O esto, o la discusión sobre la exclusión social tendrá todos los números para convertirse en otro de esos temas masturbatorios estrella a que son tan aficionadas las sociedades opulentas. Un repaso a algunos de los acontecimientos e informaciones del mes de agosto permite aquilatar la distancia que separa a los márgenes de la exclusión y la facilidad (o dificultad) para situarse en uno de ellos. Mientras el caso de los dos chicos guineanos ocupaba los titulares de la prensa europea y llenaba de horror a los biempensantes sobre el triste destino de África, decenas de pateras cruzaban los cien kilómetros que separan a Marruecos de las playas de Fuerteventura. Pateras cargadas de hombres ilusionados, escapados del hambre, cuya existencia sólo trascendía si morían ahogados poco antes de llegar a tierra o si eran devueltos a su país tan pronto eran encontrados por la policía. Nadie sabe el nombre de ninguno de ellos. Ni siquiera el de los siete audaces y desesperados subsaharianos que trataron de llegar a Ceuta en un bote inflable de juguete.

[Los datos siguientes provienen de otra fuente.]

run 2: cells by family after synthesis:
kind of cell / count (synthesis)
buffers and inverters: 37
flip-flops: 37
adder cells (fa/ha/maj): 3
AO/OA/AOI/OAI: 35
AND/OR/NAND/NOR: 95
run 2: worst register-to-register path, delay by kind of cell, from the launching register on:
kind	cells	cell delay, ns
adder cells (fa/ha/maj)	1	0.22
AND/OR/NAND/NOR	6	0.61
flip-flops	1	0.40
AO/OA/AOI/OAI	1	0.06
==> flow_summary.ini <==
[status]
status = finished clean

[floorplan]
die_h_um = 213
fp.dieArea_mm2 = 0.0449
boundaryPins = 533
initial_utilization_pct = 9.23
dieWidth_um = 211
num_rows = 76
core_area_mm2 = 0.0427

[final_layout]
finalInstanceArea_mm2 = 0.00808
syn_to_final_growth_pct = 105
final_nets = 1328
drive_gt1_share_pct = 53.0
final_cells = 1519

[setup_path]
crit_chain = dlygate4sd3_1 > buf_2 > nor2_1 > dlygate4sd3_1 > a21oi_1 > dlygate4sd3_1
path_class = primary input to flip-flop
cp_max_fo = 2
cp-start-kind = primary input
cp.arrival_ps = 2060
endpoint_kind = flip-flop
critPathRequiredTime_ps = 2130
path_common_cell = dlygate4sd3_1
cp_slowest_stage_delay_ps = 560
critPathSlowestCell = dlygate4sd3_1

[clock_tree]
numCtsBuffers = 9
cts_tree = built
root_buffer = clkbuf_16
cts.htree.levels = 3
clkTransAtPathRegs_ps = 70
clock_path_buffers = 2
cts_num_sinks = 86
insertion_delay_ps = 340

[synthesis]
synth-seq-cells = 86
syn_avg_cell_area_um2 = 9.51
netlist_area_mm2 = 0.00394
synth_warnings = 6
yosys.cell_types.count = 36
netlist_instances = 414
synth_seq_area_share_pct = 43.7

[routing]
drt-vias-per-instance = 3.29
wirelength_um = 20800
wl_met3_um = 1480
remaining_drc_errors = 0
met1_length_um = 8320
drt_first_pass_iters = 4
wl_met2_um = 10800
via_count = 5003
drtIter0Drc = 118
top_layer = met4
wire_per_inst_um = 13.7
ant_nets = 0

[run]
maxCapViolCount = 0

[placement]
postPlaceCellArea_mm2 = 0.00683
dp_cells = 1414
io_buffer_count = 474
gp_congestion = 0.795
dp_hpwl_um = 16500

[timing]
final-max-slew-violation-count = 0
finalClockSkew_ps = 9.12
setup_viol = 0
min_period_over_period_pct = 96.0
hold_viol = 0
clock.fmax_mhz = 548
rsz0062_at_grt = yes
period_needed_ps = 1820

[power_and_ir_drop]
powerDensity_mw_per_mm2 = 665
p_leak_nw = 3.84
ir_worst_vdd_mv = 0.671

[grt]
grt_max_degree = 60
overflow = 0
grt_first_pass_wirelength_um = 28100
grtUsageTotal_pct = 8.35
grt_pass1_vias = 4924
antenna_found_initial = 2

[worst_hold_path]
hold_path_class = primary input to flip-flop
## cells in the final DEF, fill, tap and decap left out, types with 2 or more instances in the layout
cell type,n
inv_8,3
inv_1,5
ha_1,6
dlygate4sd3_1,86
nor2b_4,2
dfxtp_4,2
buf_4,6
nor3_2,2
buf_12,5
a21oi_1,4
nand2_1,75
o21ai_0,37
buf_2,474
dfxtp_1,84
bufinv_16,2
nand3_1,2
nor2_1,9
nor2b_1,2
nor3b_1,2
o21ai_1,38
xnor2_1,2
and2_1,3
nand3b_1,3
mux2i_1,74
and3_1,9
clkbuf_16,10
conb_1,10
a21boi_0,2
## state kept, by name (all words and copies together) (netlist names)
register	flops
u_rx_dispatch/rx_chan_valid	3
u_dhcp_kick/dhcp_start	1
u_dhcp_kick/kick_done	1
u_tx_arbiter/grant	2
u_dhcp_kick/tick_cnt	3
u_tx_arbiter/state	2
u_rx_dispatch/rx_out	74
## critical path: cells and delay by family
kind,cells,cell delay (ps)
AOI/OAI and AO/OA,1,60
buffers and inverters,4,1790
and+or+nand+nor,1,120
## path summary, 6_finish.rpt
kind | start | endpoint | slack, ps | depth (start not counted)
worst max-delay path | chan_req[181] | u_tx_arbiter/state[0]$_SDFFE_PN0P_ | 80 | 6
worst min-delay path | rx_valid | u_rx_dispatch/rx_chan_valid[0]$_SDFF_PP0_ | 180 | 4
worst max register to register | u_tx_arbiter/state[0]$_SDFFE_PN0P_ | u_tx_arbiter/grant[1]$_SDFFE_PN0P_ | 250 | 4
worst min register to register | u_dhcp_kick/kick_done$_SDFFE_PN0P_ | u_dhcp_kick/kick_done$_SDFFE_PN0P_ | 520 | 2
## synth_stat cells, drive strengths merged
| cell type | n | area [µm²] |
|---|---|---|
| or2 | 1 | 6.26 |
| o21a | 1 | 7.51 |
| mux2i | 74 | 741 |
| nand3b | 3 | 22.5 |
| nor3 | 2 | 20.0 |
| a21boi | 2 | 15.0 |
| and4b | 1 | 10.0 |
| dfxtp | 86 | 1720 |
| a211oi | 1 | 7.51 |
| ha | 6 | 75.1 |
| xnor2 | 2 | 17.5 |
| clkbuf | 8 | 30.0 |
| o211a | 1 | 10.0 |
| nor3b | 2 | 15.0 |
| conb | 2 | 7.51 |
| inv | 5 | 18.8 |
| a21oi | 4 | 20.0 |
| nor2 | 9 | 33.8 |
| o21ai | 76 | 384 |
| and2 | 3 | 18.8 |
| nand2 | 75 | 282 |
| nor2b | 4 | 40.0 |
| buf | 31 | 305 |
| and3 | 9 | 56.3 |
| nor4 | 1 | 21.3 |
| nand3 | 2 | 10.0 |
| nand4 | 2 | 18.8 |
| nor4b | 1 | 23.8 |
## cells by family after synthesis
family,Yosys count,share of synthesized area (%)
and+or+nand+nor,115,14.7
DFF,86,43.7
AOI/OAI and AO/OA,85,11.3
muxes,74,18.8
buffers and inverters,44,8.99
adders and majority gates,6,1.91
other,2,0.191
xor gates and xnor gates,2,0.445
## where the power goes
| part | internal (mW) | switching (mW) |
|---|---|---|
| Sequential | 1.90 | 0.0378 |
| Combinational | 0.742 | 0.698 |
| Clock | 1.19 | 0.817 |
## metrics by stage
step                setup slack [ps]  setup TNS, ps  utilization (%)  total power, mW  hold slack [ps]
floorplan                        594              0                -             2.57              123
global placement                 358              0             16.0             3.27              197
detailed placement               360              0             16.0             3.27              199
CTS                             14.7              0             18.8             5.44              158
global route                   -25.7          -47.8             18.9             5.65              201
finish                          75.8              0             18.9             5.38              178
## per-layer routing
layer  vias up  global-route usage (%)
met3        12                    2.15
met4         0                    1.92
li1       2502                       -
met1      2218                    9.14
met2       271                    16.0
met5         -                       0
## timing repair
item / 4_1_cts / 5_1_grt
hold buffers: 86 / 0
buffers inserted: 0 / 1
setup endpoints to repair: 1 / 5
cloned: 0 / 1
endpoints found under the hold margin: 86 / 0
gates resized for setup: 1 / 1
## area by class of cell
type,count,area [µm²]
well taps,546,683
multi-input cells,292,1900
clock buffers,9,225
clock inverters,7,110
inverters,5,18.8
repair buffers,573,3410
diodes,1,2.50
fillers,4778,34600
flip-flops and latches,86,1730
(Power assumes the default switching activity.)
### src/rtl/cpu_types_pkg.sv
package cpu_types_pkg;

    localparam int xlen = 32;      // data and pc width.
    localparam int reg_addr_w = 5;

    // major opcodes seen at retire.
    typedef enum logic [6:0] {
        op_load   = 7'b0000011,
        op_store  = 7'b0100011,
        op_alu    = 7'b0110011,
        op_system = 7'b1110011
    } opcode_e;

    // funct3 for system ops, zero means no csr access.
    typedef enum logic [2:0] {
        f_none  = 3'd0,
        f_csrrw = 3'd1,
        f_csrrs = 3'd2
    } funct_e;

    typedef enum logic [11:0] {
        csr_mscratch = 12'h340,
        csr_minstret = 12'hB02
    } csr_addr_e;

    // one retiring instruction.
    typedef struct packed {
        opcode_e                 opcode;
        funct_e                  funct;
        csr_addr_e               csr;
        logic [xlen-1:0]         pc;
        logic [xlen-1:0]         rd_data;   // execute result.
        logic [xlen-1:0]         load_data;
        logic [xlen-1:0]         rs1_data;
        logic [reg_addr_w-1:0]   rd_addr;
        logic                    we_rd;
        logic                    we;        // memory access.
    } retire_t;

    // register file write.
    typedef struct packed {
        logic                    we;
        logic [reg_addr_w-1:0]   addr;
        logic [xlen-1:0]         data;
    } rd_write_t;

endpackage

### src/rtl/axi_lite_pkg.sv
package axi_lite_pkg;

    typedef enum logic [1:0] {
        resp_okay   = 2'b00,
        resp_slverr = 2'b10
    } resp_e;

    // master to slave.
    typedef struct packed {
        logic        arvalid;
        logic [31:0] araddr;
        logic        rready;
        logic        awvalid;
        logic [31:0] awaddr;
        logic        wvalid;
        logic [31:0] wdata;
        logic        bready;
    } axi_req_t;

    // slave to master.
    typedef struct packed {
        logic        arready;
        logic        rvalid;
        logic [31:0] rdata;
        resp_e       rresp;
        logic        awready;
        logic        wready;
        logic        bvalid;
        resp_e       bresp;
    } axi_rsp_t;

endpackage
File: src/hdl/lsu_pkg.sv
package lsu_pkg;

localparam int XLEN       = 32;
localparam int ADDR_LEN   = 12;
localparam int BYTE_LEN   = 4;
localparam int AMO_OP_LEN = 4;

typedef enum logic [1:0] {
    SIZE_BYTE = 2'd0,
    SIZE_HALF = 2'd1,
    SIZE_WORD = 2'd2
} size_t;

// byte enables of each size on lane 0, before the lane rotation.
localparam logic [BYTE_LEN-1:0] BE_BYTE = 4'b0001;
localparam logic [BYTE_LEN-1:0] BE_HALF = 4'b0011;
localparam logic [BYTE_LEN-1:0] BE_WORD = 4'b1111;

typedef enum logic [AMO_OP_LEN-1:0] {
    AMO_SWAP = 4'd0,
    AMO_ADD  = 4'd1,
    AMO_XOR  = 4'd2,
    AMO_AND  = 4'd3,
    AMO_OR   = 4'd4,
    AMO_MIN  = 4'd5,
    AMO_MAX  = 4'd6,
    AMO_MINU = 4'd7,
    AMO_MAXU = 4'd8
} amo_op_t;

typedef enum logic [2:0] {
    CAUSE_NONE             = 3'd0,
    CAUSE_LOAD_MISALIGNED  = 3'd1,
    CAUSE_STORE_MISALIGNED = 3'd2,
    CAUSE_LOAD_ACCESS      = 3'd3,
    CAUSE_STORE_ACCESS     = 3'd4,
    CAUSE_STORE_PROTECT    = 3'd5
} cause_t;

endpackage
$ cat src/hdl/lsu_align.sv
`timescale 1ns/100ps

module lsu_align (
    input  logic                         clk,
    input  logic                         rstn,
    input  logic                         req_i,
    input  logic                         wr_i,
    input  lsu_pkg::size_t               size_i,
    input  logic                         sign_ext_i,
    input  logic                         amo_i,
    input  logic                         lr_i,
    input  logic                         sc_i,
    input  lsu_pkg::amo_op_t             amo_op_i,
    input  logic [lsu_pkg::ADDR_LEN-1:0] addr_i,
    input  logic [lsu_pkg::XLEN-1:0]     wdata_i,
    output logic                         s1_valid_o,
    output logic [lsu_pkg::ADDR_LEN-1:0] s1_addr_o,
    output logic [lsu_pkg::BYTE_LEN-1:0] s1_byte_o,
    output logic [lsu_pkg::XLEN-1:0]     s1_wdata_o,
    output lsu_pkg::size_t               s1_size_o,
    output logic                         s1_sign_o,
    output logic                         s1_wr_o,
    output logic                         s1_amo_o,
    output lsu_pkg::amo_op_t             s1_amo_op_o,
    output logic                         s1_lr_o,
    output logic                         s1_sc_o,
    output logic                         s1_misaligned_o
);

import lsu_pkg::*;

logic [BYTE_LEN-1:0] byte_en;
logic                misaligned;

always_comb begin
    case (size_i)
        SIZE_BYTE: byte_en = BE_BYTE;
        SIZE_HALF: byte_en = BE_HALF;
        default:   byte_en = BE_WORD;
    endcase
end

assign misaligned = ((size_i == SIZE_HALF) && addr_i[0]) ||
                    ((size_i == SIZE_WORD) && (addr_i[1:0] != 2'b00));

always_ff @(posedge clk or negedge rstn) begin
    if (~rstn) begin
        s1_valid_o <= 1'b0;
    end
    else begin
        s1_valid_o <= req_i;
    end
end

// an aligned access never wraps past lane 3, so shifting by the low bits
// lands every byte on its memory lane.
always_ff @(posedge clk) begin
    if (req_i) begin
        s1_addr_o       <= addr_i;
        s1_byte_o       <= byte_en << addr_i[1:0];
        s1_wdata_o      <= wdata_i << {addr_i[1:0], 3'b000};
        s1_size_o       <= size_i;
        s1_sign_o       <= sign_ext_i;
        s1_wr_o         <= wr_i;
        s1_amo_o        <= amo_i;
        s1_amo_op_o     <= amo_op_i;
        s1_lr_o         <= lr_i;
        s1_sc_o         <= sc_i;
        s1_misaligned_o <= misaligned;
    end
end

endmodule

Apenas el ministro belga Louis Michel se fue a la sede de la UE para enseñar la carta de Koita y Tounkara, España reforzó el sistema de vallas y muros que separan a Ceuta de Marruecos para evitar el paso de inmigrantes. La ONU, por otra parte, denunciaba que los países ricos han reducido la ayuda humanitaria en un 24% desde 1992. Unicef aseguraba en un informe, cuya publicación algunos países ricos trataron de impedir, que la mortalidad infantil en Irak –un país sin Internet– se ha duplicado desde que se decretó el embargo en 1991. De una tasa de mortalidad de 56 niños por 1.000 al año, ahora se ha pasado a 131. Según el informe esto supone más 500.000 menores fallecidos por la decisión de mandar el país a la más oscura Edad Media. Eso es exclusión social e histórica, una nueva categoría de marginación que también encuentra el silencio oficial y social del Norte como respuesta.